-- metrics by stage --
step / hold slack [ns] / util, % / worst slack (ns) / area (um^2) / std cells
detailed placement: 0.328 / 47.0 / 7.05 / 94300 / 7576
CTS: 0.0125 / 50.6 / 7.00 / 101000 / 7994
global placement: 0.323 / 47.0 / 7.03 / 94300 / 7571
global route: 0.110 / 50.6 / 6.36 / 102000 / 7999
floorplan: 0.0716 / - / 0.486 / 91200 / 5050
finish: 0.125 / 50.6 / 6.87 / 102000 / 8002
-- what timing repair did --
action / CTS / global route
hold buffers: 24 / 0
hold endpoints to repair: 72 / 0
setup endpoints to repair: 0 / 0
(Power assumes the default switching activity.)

_Task goal_
Quote every line from the beginning of the entries up to and including the line that contains "global route: 0.110".

_Completed exercise_
-- metrics by stage --
step / hold slack [ns] / util, % / worst slack (ns) / area (um^2) / std cells
detailed placement: 0.328 / 47.0 / 7.05 / 94300 / 7576
CTS: 0.0125 / 50.6 / 7.00 / 101000 / 7994
global placement: 0.323 / 47.0 / 7.03 / 94300 / 7571
global route: 0.110 / 50.6 / 6.36 / 102000 / 7999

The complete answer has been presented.